Calculation model of rock joint stiffness considering anisotropic morphology characteristics

To accurately and conveniently achieve the shear and normal stiffnesses of rock joint and analyze the deformation behavior characteristics of rock joint, the diorite joint from the Guanshan Tunnel was scanned to obtain the digital information of morphology. According to the digitized joint surface, the replicate joint samples were made by the 3D printing technology. The uniaxial compression tests and anisotropic shear tests were performed for the joint replicas. The new shear and normal stiffness models were established based on the new anisotropic morphology parameter. Research results show that the proposed new morphology parameter takes into account the climbing angles and heights of positive asperities, which is helpful for expressing the anisotropic roughness of joint surface. The morphology parameter of joint profile in the same direction follows a lognormal probability distribution.

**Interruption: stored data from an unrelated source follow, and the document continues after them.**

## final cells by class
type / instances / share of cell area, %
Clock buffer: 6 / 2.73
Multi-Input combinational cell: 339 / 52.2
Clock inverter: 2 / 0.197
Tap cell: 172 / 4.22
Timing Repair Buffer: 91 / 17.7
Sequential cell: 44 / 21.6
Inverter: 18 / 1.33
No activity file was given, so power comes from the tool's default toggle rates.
`timescale 1ns / 1ps
module vertical_counter #(
   parameter V_Frame = 524  
)(
       input 		 clk,
       input 		 en,
       input 		 rst, 
       input 		 enable_V_counter,
       output reg [15:0] V_Count_Value = 0
			  );
   always@(posedge clk) begin
      if (rst) begin
	 V_Count_Value <= 0;
      end
      else begin
	 if (en) begin
	    if (enable_V_counter) begin
	       if (V_Count_Value < V_Frame -1) begin  
		  V_Count_Value = V_Count_Value + 1;
	       end
	       else begin
		  V_Count_Value <= 0;  
	       end
	    end
	 end
      end
   end
endmodule
[./design.v]
`timescale 1ns / 1ps
module encoder8to3(
    input [7:0] in,
    output [2:0] out
);
    assign out[2] = in[7] | in[6] | in[5] | in[4];
    assign out[1] = in[7] | in[6] | in[3] | in[2];
    assign out[0] = in[7] | in[5] | in[3] | in[1];
endmodule
module priority_encoder8to3(
    input [7:0] in,
    output [2:0] out
);
    wire h7 = 1'b0;                            
    wire h6 = in[7];
    wire h5 = in[7] | in[6];
    wire h4 = in[7] | in[6] | in[5];
    wire h3 = in[7] | in[6] | in[5] | in[4];
    wire h2 = in[7] | in[6] | in[5] | in[4] | in[3];
    wire h1 = in[7] | in[6] | in[5] | in[4] | in[3] | in[2];
    wire h0 = in[7] | in[6] | in[5] | in[4] | in[3] | in[2] | in[1];
    wire y7 = in[7] & ~h7;   
    wire y6 = in[6] & ~h6;
    wire y5 = in[5] & ~h5;
    wire y4 = in[4] & ~h4;
    wire y3 = in[3] & ~h3;
    wire y2 = in[2] & ~h2;
    wire y1 = in[1] & ~h1;
    wire y0 = in[0] & ~h0;
    encoder8to3 encoder_inst (
        .in({y7, y6, y5, y4, y3, y2, y1, y0}),
        .out(out)
    );
endmodule
[./run.sh]
#!/bin/bash
# OpenROAD 26Q1-2900-gdf79404cd8, Yosys 0.63+post, stock flow scripts
make -C /OpenROAD-flow-scripts/flow DESIGN_CONFIG=/design/flow/config.mk WORK_HOME=/design/flow/orfs finish
[./constraint.sdc]
current_design priority_encoder8to3

set clk_period 1.0
set clk_io_pct 0.2

create_clock -name clk0 -period $clk_period

set non_clock_inputs [all_inputs -no_clocks]
set_input_delay [expr $clk_period * $clk_io_pct] -clock clk0 $non_clock_inputs
set_output_delay [expr $clk_period * $clk_io_pct] -clock clk0 [all_outputs]
[./config.mk]
export PLATFORM = sky130hd
export DESIGN_NAME = priority_encoder8to3
export DESIGN_NICKNAME = priority_encoder8to3
export VERILOG_FILES = /design/flow/design.v
export SDC_FILE = /design/flow/constraint.sdc
export NUM_CORES = 4
export LEC_CHECK = 1
export CORE_AREA = 10 10 70 70
export DIE_AREA = 0 0 80 80
==> notes.md <==
The following summarizes the physical implementation.

Timing
The worst path setup slack after routing is between 70 and 80 ps. The setup total negative slack is 0 ps. The worst path in the final design needs a cycle of 929 ps, including I/O delays and setup. The final period utilization is between 90% and 100%. The relative max-transition margin is between 80% and 90%. Setup repair after global routing left no endpoint under its margin. Setup violations remaining at the end of the flow were counted as 0. Looking at the max-slew report, the worst-margin pin has a slew of between 150 and 200 ps. The count of final max-slew check failures is 0. The final hold violation count is 0. For this run, the top clock speed supported by timing is between 1000 and 1500 MHz. The tightest hold path in the finished design has a slack of 670 ps.

Logic synthesis
The post-synthesis cell area is between 40 and 50 um2. The chip area in the Yosys report is approximately 45 um2. The number of warning messages in the yosys log is 0.

The average footprint of a synthesized cell is 4.50 um2. The number of different library cells used by synthesis comes to 7. Counting every instance in the synthesized netlist gives 10.

The number of cells in the yosys synthesis report is 10. The fraction of the yosys area taken by sequential cells is 0%.

Cells and area
The final layout contains a sequential cell count of 0. The most used logic cell in the final layout is buf_2. The finished layout holds 66 standard cells, fillers aside. The sequential cells in the finished layout cover a total of 0 um2.

The post-route netlist has 50.0% of its cells at a drive strength greater than 1. The finished layout reports a core utilization of under 10%. In the layout the commonest cells are 5 x buf_2, 3 x clkbuf_2, 2 x nor2_2, 2 x nand2_1, 2 x a21oi_1.

The number of clock buffers in the layout is 0. The flow measured a signed area growth from synthesis to layout of 269%.

Floorplanning
The vertical die dimension is about 80 um. The floorplan step set the die width to approximately 80 um. The initial cell density of the core is between 1 and 1.5%. The die covers around 6400 um2. The number of rows in the core area is 21. The core region area is about 3400 um2. The floorplan report gives the top-level pin count as 11.

Global routing
The number of antenna violations at the first check in global routing came to 0. The via count of the first global-routing pass came to 98. The total overflow left after global routing is 0.

The global-route total usage across every layer is 0.924%. The global-route wire length before repair is roughly 470 um. Entering global routing, the biggest net connects 4 pins.

Placed design
The global placement routability congestion is approximately 0.76. The total half-perimeter wirelength after legalization and detailed placement is between 300 and 400 um. Counting tap cells, the placed design contains a total of 66 instances. OpenSTA, run right after detailed placement, puts the worst setup slack at -638 ps. Input and output buffers added on the ports amount to 10.

Power
The total power per unit cell area is ~220 nW/um2. Of the total power, combinational logic draws roughly 100%. The internal power is ~0.021 mW. Of the total power, registers draw 0%.

The switching portion of total power comes to between 40 and 50%. For this design the static power due to leakage is around 0.057 nW. The worst VDD IR drop from the latest analysis is 0.0149 mV. Per report_power, the clock group accounts for 0% of the total.

Per the OpenROAD power report, switching power amounts to 0.0158 mW.

Setup path
The path type of the worst setup path is input port to output port. The OpenROAD report gives the critical path a data arrival time of 730 ps. STA classifies the critical path endpoint as an output port. Looking at the critical path, the highest net fanout was 1.

The startpoint type of the worst setup path is an input port. At the worst endpoint, the required time is roughly 800 ps.

Min path
Hold analysis shows the worst path with a depth of 3. Hold analysis lists the worst path endpoint as out[0]. The startpoint of the most critical hold path is in[4].

The kind of path behind the tightest hold check is input port to output port.

Drt
For this block, the via count after detailed routing is ~110. The number of antenna repair diodes is 0. The via density per instance is 1.61. The number of remaining DRC errors is 0. The number of antenna-violating nets in the routed design is 0. The violation count after the first detailed-routing iteration is 1. The detailed-router iteration count before antenna repair is 2. The final wirelength is approximately 340 um.

Dividing the detail-routed wire length by the instance count gives about 5 um.

Clock tree
The report puts the hold buffer count at CTS at 0. The buffers inserted during post-CTS setup optimization is 0.

Flow run
Across all stage logs, warnings added up to 33. In this run the maximum-capacitance check reported violations numbering 0.

Run status
The flow ran to the end, and the final reports show no timing, DRC or antenna violations.
`timescale 1ns / 1ps
module top (
    input  wire        CLK100MHZ,   
    input  wire        btnC,        
    inout  wire [7:0]  JA,          
    inout  wire [7:0]  JB,          
    inout  wire [7:0]  JC,          
    output wire [15:0] led,         
    output wire [6:0]  seg,         
    output wire [3:0]  an           
);
    wire [3:0] state;
    wire [2:0] out_code;
    assign led[15:12] = state;
    assign led[7:0] = JA;
    wire raw_clk1 = JA[3];
    wire raw_clk2 = JA[7];
    wire raw_clk3 = JB[3];
    wire raw_clk4 = JB[7];
    wire raw_clk5 = JC[3];
    wire raw_clk6 = JC[7];
    wire db_clk1, db_clk2, db_clk3, db_clk4, db_clk5, db_clk6;
    debounce #(
        .COUNTER_WIDTH(20),
        .DEBOUNCE_MAX (20'd999_999)    
    ) db1 (
        .clk    (CLK100MHZ),
        .rst_n  (~btnC),
        .btn_in (raw_clk1),
        .btn_out(db_clk1)
    );
    debounce #(
        .COUNTER_WIDTH(20),
        .DEBOUNCE_MAX (20'd999_999)
    ) db2 (
        .clk    (CLK100MHZ),
        .rst_n  (~btnC),
        .btn_in (raw_clk2),
        .btn_out(db_clk2)
    );
    debounce #(
        .COUNTER_WIDTH(20),
        .DEBOUNCE_MAX (20'd999_999)
    ) db3 (
        .clk    (CLK100MHZ),
        .rst_n  (~btnC),
        .btn_in (raw_clk3),
        .btn_out(db_clk3)
    );
    debounce #(
        .COUNTER_WIDTH(20),
        .DEBOUNCE_MAX (20'd999_999)
    ) db4 (
        .clk    (CLK100MHZ),
        .rst_n  (~btnC),
        .btn_in (raw_clk4),
        .btn_out(db_clk4)
    );
    debounce #(
        .COUNTER_WIDTH(20),
        .DEBOUNCE_MAX (20'd999_999)
    ) db5 (
        .clk    (CLK100MHZ),
        .rst_n  (~btnC),
        .btn_in (raw_clk5),
        .btn_out(db_clk5)
    );
    debounce #(
        .COUNTER_WIDTH(20),
        .DEBOUNCE_MAX (20'd999_999)
    ) db6 (
        .clk    (CLK100MHZ),
        .rst_n  (~btnC),
        .btn_in (raw_clk6),
        .btn_out(db_clk6)
    );
    wire [5:0] player_clk = { db_clk6, db_clk5, db_clk4, db_clk3, db_clk2, db_clk1 };
    wire [2:0] player1 = JA[2:0];
    wire [2:0] player2 = JA[6:4];
    wire [2:0] player3 = JB[2:0];
    wire [2:0] player4 = JB[6:4];
    wire [2:0] player5 = JC[2:0];
    wire [2:0] player6 = JC[6:4];
    game game_inst (
        .player1    (player1),
        .player2    (player2),
        .player3    (player3),
        .player4    (player4),
        .player5    (player5),
        .player6    (player6),
        .player_clk (player_clk),
        .reset_n    (~btnC),
        .out        (out_code),
        .state_out  (state)
    );
    display_segment display_inst (
        .val(out_code),
        .seg(seg),
        .an(an)
    );
endmodule
`timescale 1ns / 1ps
module mux2to1(
    input [1:0] in,
    input select,
    output out
);
    assign out = select & in[1] | ~select & in[0];
endmodule
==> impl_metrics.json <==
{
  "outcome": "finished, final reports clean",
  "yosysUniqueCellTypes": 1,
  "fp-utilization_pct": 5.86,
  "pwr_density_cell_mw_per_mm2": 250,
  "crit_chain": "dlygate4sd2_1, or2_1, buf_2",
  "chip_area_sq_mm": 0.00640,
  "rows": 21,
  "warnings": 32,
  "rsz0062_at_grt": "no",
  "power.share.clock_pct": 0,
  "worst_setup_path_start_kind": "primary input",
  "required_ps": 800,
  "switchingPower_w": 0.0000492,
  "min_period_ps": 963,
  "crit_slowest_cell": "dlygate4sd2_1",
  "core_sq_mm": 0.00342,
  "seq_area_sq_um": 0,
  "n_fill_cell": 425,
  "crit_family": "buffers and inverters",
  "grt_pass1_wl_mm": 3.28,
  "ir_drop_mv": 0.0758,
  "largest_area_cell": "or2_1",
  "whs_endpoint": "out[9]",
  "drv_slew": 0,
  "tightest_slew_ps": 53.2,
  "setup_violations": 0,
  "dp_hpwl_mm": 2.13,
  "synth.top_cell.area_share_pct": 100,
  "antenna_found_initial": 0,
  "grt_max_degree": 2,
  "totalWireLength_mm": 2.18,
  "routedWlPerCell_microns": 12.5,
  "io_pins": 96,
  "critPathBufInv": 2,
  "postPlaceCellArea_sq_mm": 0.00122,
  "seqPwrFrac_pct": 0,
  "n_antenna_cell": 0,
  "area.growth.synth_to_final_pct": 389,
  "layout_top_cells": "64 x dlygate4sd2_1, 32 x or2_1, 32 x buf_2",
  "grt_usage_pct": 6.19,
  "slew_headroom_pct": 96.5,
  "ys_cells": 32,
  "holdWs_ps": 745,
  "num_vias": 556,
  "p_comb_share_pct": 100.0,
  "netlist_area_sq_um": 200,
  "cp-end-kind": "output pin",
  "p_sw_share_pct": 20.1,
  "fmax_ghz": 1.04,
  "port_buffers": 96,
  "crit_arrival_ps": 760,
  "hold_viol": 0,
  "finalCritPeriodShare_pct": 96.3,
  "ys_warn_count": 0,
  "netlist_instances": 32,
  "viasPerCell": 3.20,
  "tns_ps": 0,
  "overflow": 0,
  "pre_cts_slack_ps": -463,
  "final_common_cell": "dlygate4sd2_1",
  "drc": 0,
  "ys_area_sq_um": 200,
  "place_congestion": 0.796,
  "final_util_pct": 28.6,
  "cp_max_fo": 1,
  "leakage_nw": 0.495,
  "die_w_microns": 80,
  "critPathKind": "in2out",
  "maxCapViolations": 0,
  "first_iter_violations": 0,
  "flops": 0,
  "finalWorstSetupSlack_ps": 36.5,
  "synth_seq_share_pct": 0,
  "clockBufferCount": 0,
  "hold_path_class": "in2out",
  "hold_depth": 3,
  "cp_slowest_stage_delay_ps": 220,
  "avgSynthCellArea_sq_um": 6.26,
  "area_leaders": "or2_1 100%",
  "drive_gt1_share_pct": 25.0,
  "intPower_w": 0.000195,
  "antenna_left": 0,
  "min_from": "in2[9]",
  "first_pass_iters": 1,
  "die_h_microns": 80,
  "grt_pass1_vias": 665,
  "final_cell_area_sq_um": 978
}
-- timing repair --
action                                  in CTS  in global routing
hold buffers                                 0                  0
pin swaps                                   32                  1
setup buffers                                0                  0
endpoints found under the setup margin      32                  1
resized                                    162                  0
File: flow/run.sh
#!/bin/bash
# OpenROAD 26Q1-2900-gdf79404cd8, Yosys 0.63+post, stock flow scripts
make -C /OpenROAD-flow-scripts/flow DESIGN_CONFIG=/design/flow/config.mk WORK_HOME=/design/flow/orfs finish
File: flow/config.mk
export PLATFORM = sky130hd
export DESIGN_NAME = b32adder
export DESIGN_NICKNAME = b32adder
export VERILOG_FILES = /design/flow/design.v
export SDC_FILE = /design/flow/constraint.sdc
export NUM_CORES = 4
export LEC_CHECK = 1
export CORE_AREA = 10 10 100 100
export DIE_AREA = 0 0 110 110
File: flow/constraint.sdc
current_design b32adder

set clk_period 13.5
set clk_io_pct 0.2

create_clock -name clk0 -period $clk_period

set non_clock_inputs [all_inputs -no_clocks]
set_input_delay [expr $clk_period * $clk_io_pct] -clock clk0 $non_clock_inputs
set_output_delay [expr $clk_period * $clk_io_pct] -clock clk0 [all_outputs]
File: flow/design.v
module b32adder(x,y,cin,out,cout);
	input [31:0] x, y;
	input cin;
	output [31:0] out;
	output cout;
	wire c[2:0];
	b8adder b1(x[7:0], y[7:0], cin, out[7:0], c[0]);
	b8adder b2(x[15:8], y[15:8], c[0], out[15:8], c[1]);
	b8adder b3(x[23:16], y[23:16], c[1], out[23:16], c[2]);
	b8adder b4(x[31:24], y[31:24], c[2], out[31:24], cout);
endmodule
module b8adder(x,y,cin,out,cout);
	input [7:0] x, y;
	input cin;
	output [7:0] out;
	output cout;
	wire c[6:0];
	fadder f0(out[0], c[0], x[0], y[0], cin);
	fadder f1(out[1], c[1], x[1], y[1], c[0]);
	fadder f2(out[2], c[2], x[2], y[2], c[1]);
	fadder f3(out[3], c[3], x[3], y[3], c[2]);
	fadder f4(out[4], c[4], x[4], y[4], c[3]);
	fadder f5(out[5], c[5], x[5], y[5], c[4]);
	fadder f6(out[6], c[6], x[6], y[6], c[5]);
	fadder f7(out[7], cout, x[7], y[7], c[6]);
endmodule
module decoder(d0,d1,d2,d3,d4,d5,d6,d7,x,y,z);
	input x,y,z;
	output d0,d1,d2,d3,d4,d5,d6,d7;
	wire x0,y0,z0;
	not n1(x0,x);
	not n2(y0,y);
	not n3(z0,z);
	and a0(d0,x0,y0,z0);
	and a1(d1,x0,y0,z);
	and a2(d2,x0,y,z0);
	and a3(d3,x0,y,z);
	and a4(d4,x,y0,z0);
	and a5(d5,x,y0,z);
	and a6(d6,x,y,z0);
	and a7(d7,x,y,z);
endmodule
module fadder(s,c,x,y,z);
	input x,y,z;
	wire d0,d1,d2,d3,d4,d5,d6,d7;
	output s,c;
	decoder dec(d0,d1,d2,d3,d4,d5,d6,d7,x,y,z);
	assign s = d1 | d2 | d4 | d7, c = d3 | d5 | d6 | d7;
endmodule
==> flow_metrics.tcl <==
# yosys + openroad results
set metrics [dict create \
    core.rowCount 32 \
    die_h_um 110 \
    worstPathArrival_ps 14250 \
    grt_first_pass_wirelength_mm 4.59 \
    holdWs_ps 6110 \
    routed-wl-met3_um 953 \
    vias 708 \
    syn_area_um2 881 \
    yosys-top-cells-count "buf_4, fa_1" \
    dpl.hpwl_mm 3.14 \
    cp.buffers_inverters 2 \
    avgViaCountPerCell 3.05 \
    grt_antenna_before_repair 0 \
    dp.cells 232 \
    setup_viol 11 \
    timing.critical_path.to_type "output port" \
    grt_overflow 0 \
    drc_errors 0 \
    hold_viol 0 \
    timing.final.ws_setup_ps -3450 \
    synthDistinctLibCells 2 \
    crit_type "input port to output port" \
    die_w_um 110 \
    routed_wl_mm 3.18 \
    tightest_slew_ps 138 \
    drt_pass1_iterations 3 \
    ctsHoldBuffers 0 \
    outcome "finished, violations left" \
    rsz0062_at_grt "true" \
    cpMostUsedCell "fa_2" \
    gp_congestion 0.851 \
    clkbuf_count 0 \
    ios 98 \
    cp_data_required_time_ps 10800 \
    flops 0 \
    cp-start-kind "input port" \
    tool_warnings 35 \
    grt_pass1_vias 838 \
    period_needed_ps 16950 \
    wire_per_inst_um 13.7 \
    area_growth_pct 99.6 \
    cp_max_fo 1 \
    drive_gt1_share_pct 36.2 \
    met2WireLength_mm 1.01 \
    ant_nets 0 \
    routed.top_layer "met3" \
    yosysWarnings 2 \
    ys_cells 64 \
    regArea_um2 0 \
    maxSlewHeadroom_pct 90.8 \
    ys_top_cells_by_area "fa_1, buf_4" \
    violations "setup timing" \
    antenna_cells 0 \
    fp-utilization_pct 11.3 \
    cp_top_family "adder cells" \
    cap_violations 0 \
    ir_drop_mv 0.0111 \
    port_buffers 98 \
    dieArea_um2 12100 \
    synth_top_cell_by_area "fa_1" \
    drt_iter0_markers 5 \
    crit_slowest_cell "fa_2" \
    cp_slowest_stage_delay_ps 530 \
    postCtsSetupBuffers 0 \
    wl_met1_mm 1.22 \
    yosys_area_um2 881 \
    grt_max_degree 2 \
    syn_inst 64 \
    period_used_pct 126 \
    core_area_um2 7810 \
    p_leak_nw 0.596 \
    cts_resized 52 \
    final_cell_count_no_fill 232 \
    fmax_mhz 59.0 \
    hp-class "input port to output port" \
    synth.top_cell.area_share_pct 72.7 \
    drv_slew 0 \
    track_usage_pct 4.82 \
    ys_seq_share_pct 0 \
    synth_area_per_cell_um2 13.8 \
    p_per_area_nw_per_um2 41.8 \
]
cells by family after synthesis:
kind of cell | count (synthesis) | synth area share (%)
fa+ha+maj | 32 | 72.7
buf+inv | 32 | 27.3
path summary, 6_finish.rpt:
path | cells past startpoint | end | slack [ps] | startpoint
max | 34 | out[31] | -3450 | y[0]
min | 3 | out[0] | 6110 | y[0]
metal layers:
metal / global-route usage (%) / vias up
met2: 6.31 / 96
met4: 0 / 0
li1: - / 292
met5: 0 / -
met3: 4.58 / 0
met1: 6.03 / 320
layout by cell type, fill, tap and decap left out, drive strengths merged:
master,count
clkdlybuf4s50,81
fa,32
buf,15
dlygate4sd2,2
final cells by class:
cell class | count | area [µm²]
multi-input combinational | 32 | 721
fill | 858 | 6050
timing repair buffer | 98 | 910
tap | 102 | 128
stage by stage:
step	setup slack [ps]	instance area, µm²	power (mW)	utilization, %	TNS [ps]
after floorplan	-3040	958	0.0397	-	-18310
after global placement	-4190	1830	0.0845	23.4	-31670
after detailed placement	-4210	1830	0.0854	23.4	-31910
after CTS	-3520	1760	0.0773	22.5	-22700
after global routing	-3740	1760	0.0848	22.5	-25010
final	-3450	1760	0.0735	22.5	-21940
power by group:
group          internal (mW)  switching, mW  leakage (nW)
sequential                 0              0             0
clock                      0              0             0
combinational         0.0529         0.0206         0.596
total                 0.0529         0.0206         0.596
Power and IR drop assume default switching activity.
**/design/flow/config.mk**
```make
export PLATFORM = sky130hd
export DESIGN_NAME = bit32AND
export DESIGN_NICKNAME = bit32AND
export VERILOG_FILES = /design/flow/design.v
export SDC_FILE = /design/flow/constraint.sdc
export NUM_CORES = 4
export LEC_CHECK = 1
export CORE_AREA = 10 10 70 70
export DIE_AREA = 0 0 80 80
```
**/design/flow/constraint.sdc**
```tcl
current_design bit32AND

set clk_period 1.0
set clk_io_pct 0.2

create_clock -name clk0 -period $clk_period

set non_clock_inputs [all_inputs -no_clocks]
set_input_delay [expr $clk_period * $clk_io_pct] -clock clk0 $non_clock_inputs
set_output_delay [expr $clk_period * $clk_io_pct] -clock clk0 [all_outputs]
```
**/design/flow/design.v**
```verilog
module bit32AND (out,in1,in2);
	input [31:0] in1,in2;
	output [31:0] out;
	assign {out}=in1 &in2;
endmodule
```
**/design/flow/run.sh**
```bash
#!/bin/bash
# OpenROAD 26Q1-2900-gdf79404cd8, Yosys 0.63+post, stock flow scripts
make -C /OpenROAD-flow-scripts/flow DESIGN_CONFIG=/design/flow/config.mk WORK_HOME=/design/flow/orfs finish
```
==> results.sh <==
# source this file to load flow results
export IMPL_status="finished clean"
export IMPL_relSlewSlack_pct=96.1
export IMPL_track_usage_pct=5.89
export IMPL_fp_dieH_um=80
export IMPL_yosys_stat_seqShare_pct=0
export IMPL_crit_path_max_incr_delay_ns=0.23
export IMPL_met3_usage_pct=4.32
export IMPL_worst_path_buf_inv=2
export IMPL_tightest_slew_ns=0.0581
export IMPL_rsz0062_at_grt="no"
export IMPL_cts_hold_buf=0
export IMPL_cp_max_fo=1
export IMPL_syn_area_sq_um=200
export IMPL_area_growth_pct=390
export IMPL_period_needed_ns=0.892
export IMPL_final_max_slew_viol_count=0
export IMPL_cap_violations=0
export IMPL_syn_inst=32
export IMPL_setup_slack_ns=0.108
export IMPL_firstDrtPassIters=2
export IMPL_fp_dieW_um=80
export IMPL_worstHoldPathType="in -> out"
export IMPL_grt_max_degree=2
export IMPL_crit_chain="dlygate4sd2_1 > and2_1 > buf_2"
export IMPL_dpl_worst_slack_ns=-0.468
export IMPL_ys_cells=32
export IMPL_grt_pass1_wl_um=3050
export IMPL_gr_max_usage_layer="met2"
export IMPL_dp_hpwl_um=2210
export IMPL_required_ns=0.80
export IMPL_crit_family="buffers and inverters"
export IMPL_via_per_inst=3.20
export IMPL_io_buffers=96
export IMPL_vias=557
export IMPL_fp_row_count=21
export IMPL_antenna_diode_count=0
export IMPL_finalHoldViolCount=0
export IMPL_path_class="in -> out"
export IMPL_drt_iter0_drc=1
export IMPL_met1_usage_pct=4.68
export IMPL_coreArea_sq_um=3420
export IMPL_fin_crit_sh_pct=89.2
export IMPL_crit_path_top_delay_cell="dlygate4sd2_1"
export IMPL_endpoint_kind="primary output"
export IMPL_drive_above_1_share_pct=25.8
export IMPL_seq_cell_count=0
export IMPL_pin_count=96
export IMPL_tool_warnings=32
export IMPL_grt_pass1_vias=637
export IMPL_final_setup_viol_count=0
export IMPL_arrival_ns=0.69
export IMPL_p_leak_nw=0.576
export IMPL_drc=0
export IMPL_syn_area_per_cell_sq_um=6.26
export IMPL_synth_cell_types=1
export IMPL_clockBufferCount=0
export IMPL_ys_warn_count=0
export IMPL_antenna_found_initial=0
export IMPL_use_met2_pct=11.7
export IMPL_fmax_mhz=1120
export IMPL_routedWlPerCell_um=12.8
export IMPL_die_area_sq_um=6400
export IMPL_ir_drop_v=0.0000747
export IMPL_fillerInstances=431
export IMPL_finalWirelength_um=2220
export IMPL_overflow=0
export IMPL_place_congestion=0.800
export IMPL_power_density_nw_per_um2=253
export IMPL_regArea_sq_um=0
export IMPL_yosysChipArea_sq_um=200
export IMPL_worstSetupStartpointType="input pin"
export IMPL_p_total_uw=248
export IMPL_detail_route_antenna_nets=0
export IMPL_setup_tns_ns=0
export IMPL_fp_util_pct=5.86
-- through the flow --
step	util [%]	hold WS [ns]	instance area [sq um]	cells
after floorplan	-	0.472	200	32
after global placement	35.7	1.32	1220	174
after detailed placement	35.7	1.32	1220	174
after CTS	28.7	0.772	981	174
after global routing	28.7	0.783	981	174
final	28.7	0.766	981	174
-- cell usage in the layout (no fill, tap or decap) --
master         netlist  final
dlygate4sd2_1        0     64
and2_4               0      1
and2_1              32     31
buf_2                0     32
-- tightest hold or removal path: stages --
cell	delay, ns
dlygate4sd2_1	0.18
and2_1	0.10
buf_2	0.09
-- Yosys cell counts (all sizes together) --
cell	instances	area, sq um
and2	32	200
-- power by group --
part	internal (mW)	switching, mW	total [mW]
Combinational	0.199	0.0485	0.248
Sequential	0	0	0
Clock	0	0	0
Total	0.199	0.0485	0.248
-- cells by family (layout without fill, tap and decap cells) --
kind of cell	Yosys count	in the layout	share of synthesized area, %
buffers and inverters	0	96	0
and+or+nand+nor	32	32	100
-- final cells by class --
type                       count  area, sq um  area share, %
multi-input combinational     32          203           20.7
timing repair buffer          96          721           73.5
tap                           46         57.6           5.87
===== /design/flow/design.v =====
module modify_clock
(
	input 		original_clock,
	output reg	clock_1hz
);
reg [25:0] R; 
always @( posedge original_clock ) begin
	if( R < 2500000 ) begin
		R <= R + 1; 
	end
	else begin
		clock_1hz <= ~clock_1hz; 
		R <= 0; 
	end
end
endmodule 

===== /design/flow/run.sh =====
#!/bin/bash
# OpenROAD 26Q1-2900-gdf79404cd8, Yosys 0.63+post, stock flow scripts
make -C /OpenROAD-flow-scripts/flow DESIGN_CONFIG=/design/flow/config.mk WORK_HOME=/design/flow/orfs finish

===== /design/flow/config.mk =====
export PLATFORM = sky130hd
export DESIGN_NAME = modify_clock
export DESIGN_NICKNAME = modify_clock
export VERILOG_FILES = /design/flow/design.v
export SDC_FILE = /design/flow/constraint.sdc
export NUM_CORES = 4
export LEC_CHECK = 1
export CORE_AREA = 10 10 86 86
export DIE_AREA = 0 0 96 96

===== /design/flow/constraint.sdc =====
current_design modify_clock

set clk_period 4.7
set clk_io_pct 0.2

create_clock -name clk0 -period $clk_period [get_ports {original_clock}]

set non_clock_inputs [all_inputs -no_clocks]
set_input_delay [expr $clk_period * $clk_io_pct] -clock clk0 $non_clock_inputs
set_output_delay [expr $clk_period * $clk_io_pct] -clock clk0 [all_outputs]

On the basis of mechanical tests on the physical models, the new shear stiffness calculation model of rock joint established by considering the morphology parameter, joint compressive strength, and normal stress can lower the difficulty in obtaining the shear stiffness, and better reflect the anisotropy of tangent deformation as well. In consideration of the quantitative relationships of joint compressive strength with the initial normal stiffness and joint maximum closure, the improved hyperbolic-function normal stiffness model can simplify the calculation of normal stiffness by avoiding complex mechanical experiments. Compared with the classical calculation models and the mechanical test results, the stiffnesses calculated by the new models are closer to the test values. The average relative error between the calculated and experimental values of shear stiffness is 2.09%-27.88%, and the average relative error between the calculated and experimental values of normal stiffness is 3.25%-17.25%, which demonstrates that the new models can obtain the deformation parameters of the joint more precisely and conveniently. © 2022, Editorial Department of Journal of Traffic and Transportation Engineering. All right reserved.